This is an excerpt from a report I wrote for the Formation Strategies’ newsletter.
The internet has emerged as the most popular source for health information among American consumers. According to The Pew Internet and American Life Project, 75 to 80 percent of Americans have used the internet to help with their health care decisions. As of January 2008, the internet surpassed physicians as the leading source for health information, according to a survey conducted by iCrossing, a digital marketing research firm.

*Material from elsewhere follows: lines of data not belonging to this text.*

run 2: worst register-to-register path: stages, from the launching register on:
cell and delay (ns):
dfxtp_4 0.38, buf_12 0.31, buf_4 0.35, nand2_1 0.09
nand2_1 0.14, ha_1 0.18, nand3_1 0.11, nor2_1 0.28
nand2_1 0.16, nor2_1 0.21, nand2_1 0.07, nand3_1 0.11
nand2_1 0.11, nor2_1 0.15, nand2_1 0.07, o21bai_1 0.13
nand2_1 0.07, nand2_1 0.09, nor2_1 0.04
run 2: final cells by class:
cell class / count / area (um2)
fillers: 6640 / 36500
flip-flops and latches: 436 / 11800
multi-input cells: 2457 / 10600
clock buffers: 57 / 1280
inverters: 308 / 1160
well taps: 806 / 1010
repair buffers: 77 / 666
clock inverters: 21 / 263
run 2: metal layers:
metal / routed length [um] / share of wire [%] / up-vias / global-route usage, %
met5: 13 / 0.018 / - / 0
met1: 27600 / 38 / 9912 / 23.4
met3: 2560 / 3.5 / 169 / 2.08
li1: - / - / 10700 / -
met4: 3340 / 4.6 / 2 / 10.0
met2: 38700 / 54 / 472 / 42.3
<file path="config.mk">
export PLATFORM = sky130hd
export DESIGN_NAME = input_state_tracker_fnv_hash
export DESIGN_NICKNAME = d
export VERILOG_FILES = /design/src/rtl/istfnv_pkg.sv /design/src/rtl/input_state_tracker_fnv_hash.sv
export SDC_FILE = /design/constraint.sdc
export NUM_CORES = 2
export LEC_CHECK = 0
export BUFFER_PORTS_ARGS = -buffer_cell sky130_fd_sc_hd__buf_4
export CORE_ASPECT_RATIO = 0.6
export CORE_UTILIZATION = 65
export CTS_CLUSTER_SIZE = 20
export DETAILED_ROUTE_END_ITERATION = 8
export PLACE_DENSITY = 0.95
export SLEW_MARGIN = 20
export SYNTH_ARGS = -nofsm -noshare
export SYNTH_HDL_FRONTEND = slang
export SYNTH_SLANG_ARGS = --single-unit
</file>
<file path="constraint.sdc">
create_clock -name clock -period 69.5 [get_ports clock]
set_input_delay 10.425 -clock clock [delete_from_list [all_inputs] [get_ports clock]]
set_output_delay 10.425 -clock clock [all_outputs]
set_load 0.05 [all_outputs]
</file>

As health-information seeking has become common among internet users, their participation in social media has exploded – and it’s no longer just teenagers and college students participating. Forrester Research reported that three in four online adults use some form of social media. In fact, 35 percent of adults have a profile on at least one social network. Imc², a digital marketing agency, reported that 72 percent of adults, ages 45 to 54, say they use social technologies. According to iStrategies, a Web analytics company, the 35-to-54 demographic now makes up the largest presence on Facebook – 28.2 percent of users.

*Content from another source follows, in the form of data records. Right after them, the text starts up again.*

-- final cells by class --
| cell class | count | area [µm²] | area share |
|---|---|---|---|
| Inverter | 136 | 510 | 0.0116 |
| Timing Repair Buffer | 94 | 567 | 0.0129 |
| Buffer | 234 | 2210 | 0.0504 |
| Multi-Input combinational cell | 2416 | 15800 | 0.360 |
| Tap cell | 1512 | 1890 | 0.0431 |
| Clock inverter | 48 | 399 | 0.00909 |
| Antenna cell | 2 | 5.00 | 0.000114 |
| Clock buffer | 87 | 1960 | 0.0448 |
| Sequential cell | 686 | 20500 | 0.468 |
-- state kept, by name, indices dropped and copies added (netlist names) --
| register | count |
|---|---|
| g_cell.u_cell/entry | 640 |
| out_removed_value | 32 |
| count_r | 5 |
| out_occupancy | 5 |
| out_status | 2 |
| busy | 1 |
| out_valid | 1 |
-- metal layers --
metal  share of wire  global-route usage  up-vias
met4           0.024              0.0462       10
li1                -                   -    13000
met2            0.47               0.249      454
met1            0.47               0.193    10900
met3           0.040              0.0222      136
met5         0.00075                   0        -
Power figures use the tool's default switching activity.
===== config.mk =====
export PLATFORM = sky130hd
export DESIGN_NAME = endpoint_filter_nth_match_core_flat
export DESIGN_NICKNAME = d
export VERILOG_FILES = /design/src/sv/efnm_pkg.sv /design/src/sv/efnm_item_if.sv /design/src/sv/efnm_result_if.sv /design/src/sv/efnm_cfg_if.sv /design/src/sv/efnm_cell.sv /design/src/sv/endpoint_filter_nth_match_core.sv /design/src/flat_wrapper.sv
export VERILOG_INCLUDE_DIRS = /design/src /design/src/sv
export SDC_FILE = /design/constraint.sdc
export NUM_CORES = 2
export LEC_CHECK = 0
export ABC_AREA = 1
export BUFFER_PORTS_ARGS = -buffer_cell sky130_fd_sc_hd__clkbuf_2
export CAP_MARGIN = 20
export CORE_MARGIN = 2
export CORE_UTILIZATION = 30
export CTS_BUF_LIST = sky130_fd_sc_hd__clkbuf_16
export DETAILED_ROUTE_END_ITERATION = 10
export PLACE_DENSITY = 0.4
export SYNTH_ARGS = -nofsm -noshare
export SYNTH_HDL_FRONTEND = slang
export SYNTH_SLANG_ARGS = --single-unit

===== constraint.sdc =====
create_clock -name clk -period 2.7 [get_ports clk]
set_clock_uncertainty 0.2 [all_clocks]
set_input_delay 0.27 -clock clk [delete_from_list [all_inputs] [get_ports clk]]
set_output_delay 0.27 -clock clk [all_outputs]
set_load 0.005 [all_outputs]
==> config.mk <==
export PLATFORM = sky130hd
export DESIGN_NAME = go_back_n_sender_window
export DESIGN_NICKNAME = d
export VERILOG_FILES = /design/src/rtl/core/gbn_pkg.sv /design/src/rtl/core/gbn_ctrl.sv /design/src/rtl/core/gbn_datapath.sv /design/src/rtl/core/go_back_n_sender_window.sv
export SDC_FILE = /design/constraint.sdc
export NUM_CORES = 1
export LEC_CHECK = 0
export BUFFER_PORTS_ARGS = -buffer_cell sky130_fd_sc_hd__buf_2
export CAP_MARGIN = 10
export CORE_MARGIN = 4
export CORE_UTILIZATION = 59
export CTS_CLUSTER_SIZE = 8
export DETAILED_ROUTE_END_ITERATION = 8
export PLACE_DENSITY = 0.77
export SLEW_MARGIN = 20
export SYNTH_ARGS = -nofsm -noshare
export SYNTH_HDL_FRONTEND = slang
export SYNTH_SLANG_ARGS = --single-unit
==> constraint.sdc <==
create_clock -name clk -period 6.13 [get_ports clk]
set_input_delay 1.226 -clock clk [delete_from_list [all_inputs] [get_ports clk]]
set_output_delay 1.226 -clock clk [all_outputs]
set_load 0.02 [all_outputs]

The surge in social media is beginning to attract a flurry of health companies hoping to tap into new, innovative technologies that can improve their operating structures. Online healthcare information technology now represents a $36.7 billion-per-year market, according to Q1 Productions, a healthcare conference and webinar production firm. In the U.S. alone, more than 250 hospitals use social media; 160 hospitals have Twitter accounts; 131 hospitals have YouTube Channels; and 83 hospitals have Facebook pages. As existing technologies evolve and more technologies become available, companies are learning new and innovative ways of integrating these tools into a cohesive structure that can cut costs, improve communication channels and strengthen relationships with their consumers and patients.
But while a lot of health organizations have successfully embraced social media, most are still unsure about how to implement social strategies that balance business objectives with authentic engagement. As the authors of “Groundswell: Winning in a World Transformed by Social Media” point out, it is difficult to quantify in advance what the return-on-investment from participating might be, as the benefits are often not straightforward. Launching a social marketing strategy probably won’t immediately generate new sales. But over the long term, social media can benefit a company in a number of ways: integrating patient health care, improving patient support channels, enhancing the flow of health information, building smoother networks of internal communication, assisting patients’ with therapies, and averting costs that would overwise be endured in more astute operational structures.
(I added this part to my blog, but it is not included in the report.)
As Capitol Hill continues to debate the most efficient legislation for reforming our healthcare system, implementing social media technologies may play an essential role in restructuring communication channels and greasing the flow of reliable health information.